REPUBLIKA.CO.ID, BANDUNG -- Kasus cyber crime menjadi kasus yang paling banyak ditangani Ditreskrimsus Polda Metro Jaya tahun 2016. "Dari 1.627 kasus, 1.207 kasus atau hampir 75 persen merupakan cyber crime. Dari jumlah tersebut, 699 kasus telah diselesaikan," kata pakar IT internasional di bidang hacking an IT forensic Dr Mochamad Wahyudi MM, MKom, MPd, CEF, CHFI pada Seminar Nasional IT, Ethics, Regulation and Cyber Law di Hotel Asrilia, Bandung, Jawa Barat, Selasa (25/7).
Seminar yang diadakan oleh PPPM Universitas Bina Sarana Informatika (BSI) Bandung, PPPM AMIK BSI Bandung dan Polda Jawa Barat itu mengusung tema ‘Implementasi UU ITE Untuk Mencegah Hoax di Media Sosial Dalam Mewujudkan Keadilan dan Ketertiban Umum’.
Apakah yang dimaksud dengan cyber crime?
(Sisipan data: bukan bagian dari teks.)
## src/design/wsp_pkg.sv

```systemverilog
// Shared types, constants and helpers for the wheel speed PID drive.
`default_nettype none

package wsp_pkg;

    localparam int FRAC_BITS = 16;
    localparam int TURN_BITS = 16;

    localparam int MUL_A_W = 25;
    localparam int MUL_B_W = 34;
    localparam int PROD_W  = MUL_A_W + MUL_B_W;
    localparam int SUM_W   = PROD_W + 2;

    localparam logic signed [63:0] Q_ONE      = 64'sd1 <<< FRAC_BITS;
    localparam logic signed [63:0] Q_STEP_FWD = (Q_ONE + 64'sd5) / 64'sd10;
    localparam logic signed [63:0] Q_STEP_REV = (Q_ONE + 64'sd10) / 64'sd20;
    localparam logic signed [63:0] Q_LAUNCH   = ((64'sd17 <<< FRAC_BITS) + 64'sd5) / 64'sd10;
    localparam logic signed [63:0] Q_INT_CAP  = 64'sd255 <<< FRAC_BITS;

    localparam logic signed [63:0] S32_MAX = 64'sd2147483647;
    localparam logic signed [63:0] S32_MIN = -64'sd2147483648;

    localparam logic [23:0] KP_RST          = 24'd273067;
    localparam logic [23:0] KI_DT_RST       = 24'd98304;
    localparam logic [23:0] KD_DT_RST       = 24'd524288;
    localparam logic [19:0] SPEED_DEG_RST   = 20'd9471;
    localparam logic [23:0] SPEED_LIMIT_RST = 24'd393216;
    localparam logic [7:0]  CEILING_RST     = 8'd128;
    localparam logic [7:0]  EASY_DRIVE_RST  = 8'd42;
    localparam logic [7:0]  FLOOR_RST       = 8'd28;

    typedef enum logic [1:0] {
        OP_TICK,
        OP_ACCEL,
        OP_DIR,
        OP_EASY
    } t_op;

    typedef enum logic [1:0] {
        CMD_FWD,
        CMD_BACK,
        CMD_BRAKE,
        CMD_OTHER
    } t_cmd;

    typedef enum logic [2:0] {
        CFG_KP,
        CFG_KI_DT,
        CFG_KD_DT,
        CFG_SPEED_PER_DEGREE,
        CFG_SPEED_LIMIT,
        CFG_PID_CEILING,
        CFG_EASY_DRIVE,
        CFG_PID_FLOOR
    } t_cfg_idx;

    typedef enum logic [3:0] {
        S_IDLE,
        S_DEG,
        S_RAW,
        S_PRES,
        S_ERR,
        S_MP,
        S_MI,
        S_MD,
        S_SUM,
        S_DRV,
        S_OUT
    } t_state;

    typedef struct packed {
        logic [1:0]         opcode;
        logic [1:0]         command;
        logic [8:0]         left_ang;
        logic signed [15:0] left_turns;
        logic [8:0]         right_ang;
        logic signed [15:0] right_turns;
    } t_in_item;

    typedef struct packed {
        logic [7:0]         drive_value;
        logic signed [31:0] speed_now;
        logic               reverse_on;
        logic               easy_on;
    } t_out_item;

    typedef struct packed {
        logic [23:0] kp;
        logic [23:0] ki_dt;
        logic [23:0] kd_dt;
        logic [19:0] speed_per_degree;
        logic [23:0] speed_limit;
        logic [7:0]  pid_ceiling;
        logic [7:0]  easy_drive;
        logic [7:0]  pid_floor;
    } t_cfg;

    function automatic logic signed [31:0] sat32(input logic signed [63:0] x);
        if (x > S32_MAX) begin
            return 32'sh7FFFFFFF;
        end else if (x < S32_MIN) begin
            return 32'sh80000000;
        end
        return x[31:0];
    endfunction

endpackage

`default_nettype wire

```

## src/design/wsp_drive.sv

```systemverilog
// Shaping of the PID sum into the 8-bit motor drive value.
`default_nettype none

module wsp_drive (
    input  wire logic signed [wsp_pkg::SUM_W-1:0] i_sum,
    input  wire logic                             i_reverse,
    input  wire logic signed [31:0]               i_target,
    input  wire wsp_pkg::t_cfg                    i_cfg,
    output logic [7:0]                            o_drive
);
    import wsp_pkg::*;

    localparam int ADJW = FRAC_BITS + 16;
    localparam logic [ADJW-1:0] BIAS = ADJW'((64'd1 << FRAC_BITS) - 64'd1);

    logic [ADJW-1:0]    adj;
    logic signed [15:0] whole;
    logic signed [16:0] w17;
    logic signed [16:0] dir;
    logic [7:0]         clamped;
    logic [7:0]         lifted;
    logic [7:0]         capped;

    always_comb begin
        adj   = i_sum[ADJW-1:0] + (i_sum[SUM_W-1] ? BIAS : '0);
        whole = adj[ADJW-1:FRAC_BITS];
        w17   = {whole[15], whole};
        dir   = i_reverse ? -w17 : w17;
        if (dir < 17'sd0) begin
            clamped = 8'd0;
        end else if (dir > 17'sd255) begin
            clamped = 8'd255;
        end else begin
            clamped = dir[7:0];
        end
        lifted = (clamped != 8'd0 && clamped <= i_cfg.pid_floor) ? i_cfg.pid_floor : clamped;
        capped = (lifted > i_cfg.pid_ceiling) ? i_cfg.pid_ceiling : lifted;
        if (i_target > 32'sd0 && 64'(i_target) <= Q_LAUNCH) begin
            o_drive = i_cfg.pid_floor;
        end else begin
            o_drive = capped;
        end
    end

endmodule

`default_nettype wire

```

## config.mk

```make
export PLATFORM = sky130hd
export DESIGN_NAME = wsp_drive
export DESIGN_NICKNAME = d
export VERILOG_FILES = /design/src/design/wsp_pkg.sv /design/src/design/wsp_drive.sv
export SDC_FILE = /design/constraint.sdc
export NUM_CORES = 1
export LEC_CHECK = 0
export BUFFER_PORTS_ARGS = -buffer_cell sky130_fd_sc_hd__buf_2
export CORE_AREA = 2 2 94 96
export DETAILED_ROUTE_END_ITERATION = 10
export DIE_AREA = 0 0 96 98
export GPL_TIMING_DRIVEN = 0
export PLACE_DENSITY = 0.68
export SETUP_SLACK_MARGIN = 0.3
export SLEW_MARGIN = 20
export SYNTH_ARGS = -nofsm -noshare
export SYNTH_HDL_FRONTEND = slang
export SYNTH_SLANG_ARGS = --single-unit
```

## constraint.sdc

```tcl
create_clock -name vclk -period 12.2
set_clock_uncertainty 0.2 [all_clocks]
set_input_delay 1.83 -clock vclk [all_inputs]
set_output_delay 1.83 -clock vclk [all_outputs]
set_load 0.01 [all_outputs]
```

After elaboration in Yosys (flattened, before gate mapping)
Cells that the tools add are included.
{ "classes": {"addsub": 2, "n_lt_le_gt_ge": 6, "muxes": 7, "reduce_logical": 3} }
{ "op_table": {"columns": ["op", "count"], "rows": [
  ["$mux 8", 5],
  ["$add 32x16->32", 1],
  ["$gt 32x1->1 const B", 1],
  ["$le 32x18->1 const B", 1],
  ["$gt 17x9->1 const B", 1],
  ["$lt 17x1->1 const B", 1],
  ["$mux 17", 1],
  ["$neg 16->17", 1],
  ["$mux 16", 1],
  ["$gt 8x8->1", 1],
  ["$le 8x8->1", 1],
  ["$reduce_bool 8->1", 1],
  ["$logic_and 1x1->1", 2]
]} }
{ "word_totals": {"ff_bits": 0, "inputBits": 234, "out_inout_bits": 8, "elab_cells": 18} }

Logic depth before layout (Yosys ltp)
Gate-level depths: netlist (run 1).
{ "logic_depth": {"word_depth": 13, "depth_mapped": 38, "ltp_nobuf": 36} }

Worst setup path after synthesis (run 1)
Ideal clock, no wire load.
{ "synth_path": {"path_kind": "input-to-output", "startpoint": "in i_sum[14] in the netlist's numbering", "endpoint": "out o_drive[6]", "t_arrival_ns": 8.326, "required_ns": 10.170, "slack_ns": 1.844, "path_stages": 36, "path_cell_list": "ha_1 a211oi_1 nor2_1 a31oi_1 a21oi_1 or2_2 nand2_1 ha_1 o21ai_1 o2111a_1 o31a_1 a311oi_1 nand4_4 o21ai_0 inv_1 ha_1 a21o_1 a21o_1 a21oi_1 o21ai_0 o21ai_0 o311ai_4 clkbuf_1 o21ai_0 ha_1 nor2b_1 o21a_1 o21ai_0 nand2b_1 a21oi_1 o21ai_0 o21ai_1 clkbuf_1 nor2_1 a31oi_1 a2bb2oi_1"} }
{ "synth_via": {"elab_chain_cells": 12, "word_cells_on_any_way": 14, "classes_between": "2 x add/sub; 4 x order compare; 6 x mux; 2 x reduce/logical"} }
{ "synth_rtl": {"columns": ["item", "line_no", "text"], "rows": [
  ["start: declaration", "wsp_drive.sv:5", "input wire logic signed [wsp_pkg::SUM_W-1:0] i_sum,"],
  ["$add 32x16->32 *", "wsp_drive.sv:25", "adj = i_sum[ADJW-1:0] + (i_sum[SUM_W-1] ? BIAS : '0);"],
  ["$neg 16->17", "wsp_drive.sv:28", "dir = i_reverse ? -w17 : w17;"],
  ["$mux 17 *", "wsp_drive.sv:28", null],
  ["$gt 17x9->1", "wsp_drive.sv:31", "end else if (dir > 17'sd255) begin"],
  ["$mux 8", "wsp_drive.sv:31", null],
  ["$mux 8 *", "wsp_drive.sv:29", "if (dir < 17'sd0) begin"],
  ["$le 8x8->1 / $reduce_bool 8->1 (equally long branches)", "wsp_drive.sv:36", "lifted = (clamped != 8'd0 && clamped <= i_cfg.pid_floor) ? i_cfg.pid_floor : clamped;"],
  ["$logic_and 1x1->1", "wsp_drive.sv:36", null],
  ["$mux 8 *", "wsp_drive.sv:36", null],
  ["$gt 8x8->1", "wsp_drive.sv:37", "capped = (lifted > i_cfg.pid_ceiling) ? i_cfg.pid_ceiling : lifted;"],
  ["$mux 8 *", "wsp_drive.sv:37", null],
  ["$mux 8 *", "wsp_drive.sv:38", "if (i_target > 32'sd0 && 64'(i_target) <= Q_LAUNCH) begin"],
  ["end: declaration", "wsp_drive.sv:9", "output logic [7:0] o_drive"]
]} }
Mark *: on every way between the ends. The rest lies on a longest branch, timed or not.

Worst setup path after layout (run 1)
{ "layout_path": {"startpoint": "in i_sum[60] in the netlist's numbering", "endpoint": "out o_drive[6]"} }
{ "layout_via": {"elab_chain_cells": 13, "word_cells_on_any_way": 15, "classes_between": "2 x add/sub; 4 x order compare; 7 x mux; 2 x reduce/logical"} }
{ "layout_rtl": {"columns": ["item", "line_no"], "rows": [
  ["$mux 16 *", "wsp_drive.sv:25"],
  ["$add 32x16->32 *", "wsp_drive.sv:25"],
  ["$neg 16->17", "wsp_drive.sv:28"],
  ["$mux 17 *", "wsp_drive.sv:28"],
  ["$gt 17x9->1", "wsp_drive.sv:31"],
  ["$mux 8", "wsp_drive.sv:31"],
  ["$mux 8 *", "wsp_drive.sv:29"],
  ["$le 8x8->1 / $reduce_bool 8->1 (equally long branches)", "wsp_drive.sv:36"],
  ["$logic_and 1x1->1", "wsp_drive.sv:36"],
  ["$mux 8 *", "wsp_drive.sv:36"],
  ["$gt 8x8->1", "wsp_drive.sv:37"],
  ["$mux 8 *", "wsp_drive.sv:37"],
  ["$mux 8 *", "wsp_drive.sv:38"]
]} }
Marked as above.

==> results of run 1 <==
-- worst min-delay path: cells and delay by family --
kind / cells / cell delay [ns]
buffers and inverters: 3 / 0.32
AOI/OAI and AO/OA: 1 / 0.08
-- routing by layer --
metal | global-route usage, % | vias to the layer above
li1 | - | 1602
met1 | 22.21 | 1395
met2 | 25.11 | 118
met3 | 3.009 | 6
met4 | 1.209 | 0
met5 | 0 | -
-- final cells by class --
cell class,instances,area (µm²)
Buffer,8,42.54
Fill cell,911,5390
Inverter,33,123.9
Multi-Input combinational cell,326,2326
Tap cell,108,135.1
Timing Repair Buffer,89,447.9
-- metrics by stage --
step	area (µm²)	util (%)	total power (W)	worst slack, ns	cells
global route	3075	36.33	0.0001577	0.3447	564
global placement	3034	35.84	0.0001337	0.3902	564
detailed placement	3034	35.84	0.0001364	0.2847	564
CTS	3048	36.00	0.0001378	0.3237	564
floorplan	2454	-	0.00008980	1.844	367
finish	3075	36.33	0.0001405	0.8629	564
-- power groups by stage --
stage          combinational (W)  sequential (W)  clock, W
2_1_floorplan          0.0000898               0         0
3_3_place_gp            0.000134               0         0
3_5_place_dp            0.000136               0         0
4_1_cts                 0.000138               0         0
5_1_grt                 0.000158               0         0
6_report                0.000141               0         0
-- worst min-delay path by stage --
stage               startpoint    endpoint  slack, ns  depth (start not counted)
detailed placement    i_cfg[6]  o_drive[6]       3.86                          4
global route          i_cfg[6]  o_drive[6]       3.93                          4
finish                i_cfg[6]  o_drive[6]       3.87                          4
CTS                   i_cfg[6]  o_drive[6]       3.87                          4
floorplan             i_cfg[6]  o_drive[6]       3.61                          2
global placement      i_cfg[6]  o_drive[6]       3.85                          4
-- cells by family after synthesis --
| logic type | Yosys count | share of synthesized area (%) |
|---|---|---|
| buffers and inverters | 41 | 6.629 |
| and+or+nand+nor | 146 | 31.92 |
| adders and majority gates | 32 | 16.32 |
| xor gates and xnor gates | 15 | 5.354 |
| AOI/OAI and AO/OA | 129 | 38.09 |
| muxes | 4 | 1.683 |
-- cells in the final DEF, fill, tap and decap left out, types with 4 or more instances in the layout --
cell and count:
o21ai_1 6, a21o_1 6, clkbuf_1 5, nor3_1 6
buf_2 89, nor4_1 12, o21a_1 5, xnor2_1 11
o2bb2a_2 4, nand4_1 13, and3_1 5, nor2b_1 8
a21oi_1 20, o31a_1 4, nand2b_1 6, or3_1 7
a211oi_1 7, and2_1 5, xor2_1 4, nand3_1 9
ha_1 32, a31oi_1 12, inv_1 33, o21ai_0 26
nor2_1 30, nand2_1 32, a221oi_1 4
==> results.yml, run 1 <==
global_route:
  antenna_found_initial: 0
  grt_max_degree: 17
  wire_length_of_the_first_global_routing_pass_um: 12520
  first_global_vias: 2855
  globalRoute.totalOverflow: 0
  grt_usage_pct: 15.56
route:
  drt-vias-per-instance: 5.534
  total_routed_wirelength_um: 7804
  drt_iter0_markers: 171
  remaining_drc_errors: 0
  highest-signal-layer: "met4"
  wl_per_instance_um: 13.84
  wl_met1_um: 3627
  routed-via-count: 3121
  detailedRoute.firstPassIterationCount: 5
  drtAntennaViolNets: 0
  met3_wirelength_um: 652
  met2RoutedLength_um: 3468
job:
  maxCapViolCount: 0
floorplan:
  io_pins: 242
  die_area_um2: 9408
  die_h_um: 98
  initial_util_pct: 28.98
  core.rowCount: 34
  core-area_um2: 8466
  die_x_um: 96
clock_network:
  post_cts_resized: 2
  cts-hold-fix-buffers: 0
  cts_setup_buffers: 0
cells_and_area:
  ff_latch_area_um2: 0
  sequential_cell_total: 0
  final_nets: 724
  area_growth_syn_to_layout_pct: 25.34
  fraction_of_layout_instances_using_a_drive_strength_above_1_pct: 25.44
  n_clock_buffer: 0
  number_of_inserted_diodes: 0
logic_synthesis:
  post-synth-top-area-cell: "ha_1"
  ys_top_cells_by_count: "33 x inv_1, 32 x ha_1, 32 x nand2_1"
  synth.lib_cells_used.distinct: 60
  synth.yosys.warnings: 0
  netlist_top_cells_area: "ha_1 16%, o21ai_0 5.7%, inv_1 5.0%"
  syn-instance-count: 367
  sequential_cell_area_fraction_in_the_yosys_report_pct: 0
  yosys.area.top_type_share_pct: 16.32
  synthesis.nets: 633
  cell_with_the_most_instances_after_synthesis: "inv_1"
  combined_area_of_all_synthesized_cells_um2: 2454
  postSynthAreaPerCell_um2: 6.686
sta:
  fmax_mhz: 88.21
  tightest_slew_ns: 1.011
  final.hold.worst_slack_ns: 3.866
  max-slew-margin-rel_pct: 32.13
  setup-tns-final_ns: 0
  number_of_hold_violations_in_the_final_report: 0
  min_period_over_period_pct: 92.93
  min_period_ns: 11.34
  report.final.slew_viol_count: 0
  setup-violations-final: 0
  rsz0062_at_grt: "no"
place:
  weighted_congestion_at_the_end_of_routability_driven_global_placement: 0.9478
  place_hpwl_um: 6723
  total_of_buffers_placed_on_input_and_output_ports: 89
setup_path:
  crit_path_start: "i_sum[60]"
  worst-path-buf-inv: 6
  path_class: "in -> out"
  cp_top_family: "compound AO/OA/AOI/OAI gates"
  timing.critical_path.to_type: "primary output"
  critPathMaxStageDelay_ns: 0.53
  crit_slowest_cell: "or4b_1"
  timing.critical_path.arrival_ns: 9.31
  critical_path_depth: 36
  cp_max_fo: 16
  startpoint_type: "input port"
  cpMostUsedCell: "o21ai_0"
  worst-endpoint-required_ns: 10.17
  endpoint_of_the_worst_setup_timing_path: "o_drive[6]"
power:
  net-switching-power_w: 0.00008119
  pwr-share-comb_pct: 100.0
  switching_share_pct: 57.78
  internal_power_component_w: 0.00005933
  clkPwrFrac_pct: 0
  share_of_power_burned_in_registers_pct: 0
  vdd_drop_max_uv: 15.69
  power_density_nw_per_um2: 45.69
  power.static_leakage_nw: 1.378
hold_path:
  timing.hold.worst.class: "in -> out"
status:
  status: "finished, final reports clean"
(Power assumes the default switching activity.)
==> inputs of run 2 (changes only) <==
Settings changed: CORE_AREA 2 2 94 96 to 2 2 95 97, DIE_AREA 0 0 96 98 to 0 0 97 99, PLACE_DENSITY 0.68 to 0.69.
Clock period 12.2 ns to 10.09 ns, I/O delays scaled along.
==> results.yml, run 2 (same netlist as run 1, synthesis figures left out) <==
status:
  status: "finished, final reports clean"
global_route:
  wire_length_of_the_first_global_routing_pass_um: 15610
  gr-usage-met2_pct: 34.56
  met1_usage_pct: 22.65
  grt_busiest_layer: "met2"
  antenna_found_initial: 0
  grt_max_degree: 11
  first_global_vias: 3375
  groute.layer.met3.usage_pct: 3.333
  grt_usage_pct: 18.57
  globalRoute.totalOverflow: 0
setup_path:
  crit_path_start: "i_sum[14]"
  crit_slowest_cell: "or4b_4"
  startpoint_type: "input port"
  endpoint_of_the_worst_setup_timing_path: "o_drive[7]"
  cp_top_family: "compound AO/OA/AOI/OAI gates"
  critPathMaxStageDelay_ns: 0.54
  worst-endpoint-required_ns: 8.38
  timing.critical_path.arrival_ns: 7.97
  path_class: "in -> out"
  cp_max_fo: 6
  timing.critical_path.to_type: "primary output"
  cpMostUsedCell: "o21ai_2"
  critical_path_depth: 37
  worst-path-buf-inv: 6
sta:
  rsz0062_at_grt: "yes"
  tightest_slew_ns: 0.9301
  min_period_over_period_pct: 96.00
  fmax_mhz: 103.2
  final_critical_path_setup_slack_ns: 0.4035
  max-slew-margin-rel_pct: 37.99
  min_period_ns: 9.686
  report.final.slew_viol_count: 0
  setup-violations-final: 0
  setup-tns-final_ns: 0
  number_of_hold_violations_in_the_final_report: 0
route:
  drt_iter0_markers: 123
  wl_per_instance_um: 16.21
  drtAntennaViolNets: 0
  detailedRoute.firstPassIterationCount: 4
  drt-vias-per-instance: 5.680
  total_routed_wirelength_um: 9842
  routed-via-count: 3448
  remaining_drc_errors: 0
place:
  place_hpwl_um: 6984
  total_of_buffers_placed_on_input_and_output_ports: 89
  setup_slack_placement_ns: -1.152
  weighted_congestion_at_the_end_of_routability_driven_global_placement: 0.9177
job:
  maxCapViolCount: 0
clock_network:
  cts-hold-fix-buffers: 0
cells_and_area:
  area_growth_syn_to_layout_pct: 70.12
  postLayoutCoreUtil_pct: 48.81
  mostFrequentLayoutCell: "buf_2"
  final_nets: 767
  most-common-layout-cells: "83 x buf_2, 36 x buf_4, 30 x nand2_1, 30 x inv_1, 26 x nor2_1"
  n_clock_buffer: 0
  ff_latch_area_um2: 0
  nFillCells: 810
  fraction_of_layout_instances_using_a_drive_strength_above_1_pct: 47.29
  sequential_cell_total: 0
  number_of_inserted_diodes: 0
power:
  vdd_drop_max_uv: 32.84
  power_density_nw_per_um2: 64.42
  power.static_leakage_nw: 1.727
floorplan:
  core.rowCount: 34
  initial_util_pct: 28.69
  die_x_um: 97
  io_pins: 242
  die_h_um: 99
  die_area_um2: 9603
  core-area_um2: 8551
hold_path:
  timing.hold.worst.class: "in -> out"
-- run 2: changes by cell type in the layout (fill, tap and decap cells not counted), sizes merged --
cell    before  now
buf         90  135
clkbuf       7    4
nand4       15   16
-- run 2: worst min path at each step --
| stage | startpoint | end | cells after the start |
|---|---|---|---|
| floorplan | i_cfg[6] | o_drive[6] | 2 |
| global placement | i_cfg[6] | o_drive[6] | 4 |
| detailed placement | i_cfg[6] | o_drive[6] | 4 |
| CTS | i_cfg[6] | o_drive[6] | 4 |
| global route | i_cfg[6] | o_drive[6] | 4 |
| finish | i_cfg[6] | o_drive[6] | 4 |
-- run 2: power breakdown --
part           internal (W)  leakage (nW)  switching (W)
combinational      0.000131          1.73       0.000138
sequential                0             0              0
clock                     0             0              0
-- run 2: stage by stage --
stage,hold slack [ns],cell area (µm²),power (W),cells
after global placement,3.207,3034,0.0001629,564
after floorplan,2.981,2454,0.0001086,367
after detailed placement,3.214,3034,0.0001670,564
after global routing,3.239,4174,0.0002906,607
after CTS,3.215,3784,0.0002203,593
final,3.220,4174,0.0002689,607
-- run 2: area by class of cell --
class	count	area (µm²)	share of cell area [%]
multi-input combinational	327	2974	71.25
timing repair buffer	131	869.6	20.83
tap	108	135.1	3.237
inverter	33	123.9	2.968
buffer	8	71.32	1.709
-- run 2: layer usage --
metal | share of wire [%] | wire length, µm | vias up
met3 | 6.7 | 656 | 18
met5 | 0 | 0 | -
met1 | 41 | 4021 | 1618
met2 | 51 | 5034 | 119
li1 | - | - | 1693
met4 | 1.3 | 130 | 0
-- run 2: timing repair --
| action | 4_1_cts | 5_1_grt |
|---|---|---|
| setup buffers | 26 | 14 |
| pin swaps | 21 | 38 |
| gates resized for setup | 103 | 61 |
| endpoints found under the setup margin | 8 | 8 |
| gates cloned | 3 | 0 |
-- run 2: worst min-delay path, cell delays in order --
cell and delay (ns):
buf_2 0.10, inv_1 0.09, a2bb2oi_1 0.07, buf_2 0.14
Wahyudi mengutip Andi Hamzah dalam bukunya “Aspek-aspek Pidana di Bidang Komputer” (1989) yang mengartikan Cybercrime sebagai berikut : “Kejahatan di bidang komputer secara umum dapat diartikan sebagai penggunaan komputer secara ilegal.”
"Cyber crime dapat dirumuskan sebagai 'perbuatan melawan hukum yang dilakukan dengan memakai jaringan komputer sebagai sarana/alat atau komputer sebagai objek, baik untuk memperoleh keuntungan ataupun tidak, dengan merugikan pihak lain',” kata Wahyudi.
Wahyudi mencontohkan kasus-kasus cyber crime seperti Keylogger , Carding, serta Cybersquatting, Typosquatting & Phising . Web Deface. Selain itu, virus, worm, trojan, spyware, adware & spam (Malware), pembajakan perangkat lunak, pencemaran nama baik (hoax, fake news & hate speech), serta penipuan via SMS.
Wahyudi mencontohkan kasus Typosquatting yang terjadi pada domain klikbca.com. "Bentuknya berupa pemalsuan nama domain klikbca.com menjadi wwwklikbca.com, kilkbca.com, clikbca.com, klickbca.com, dan klikbac.com,” tutur Wahyudi.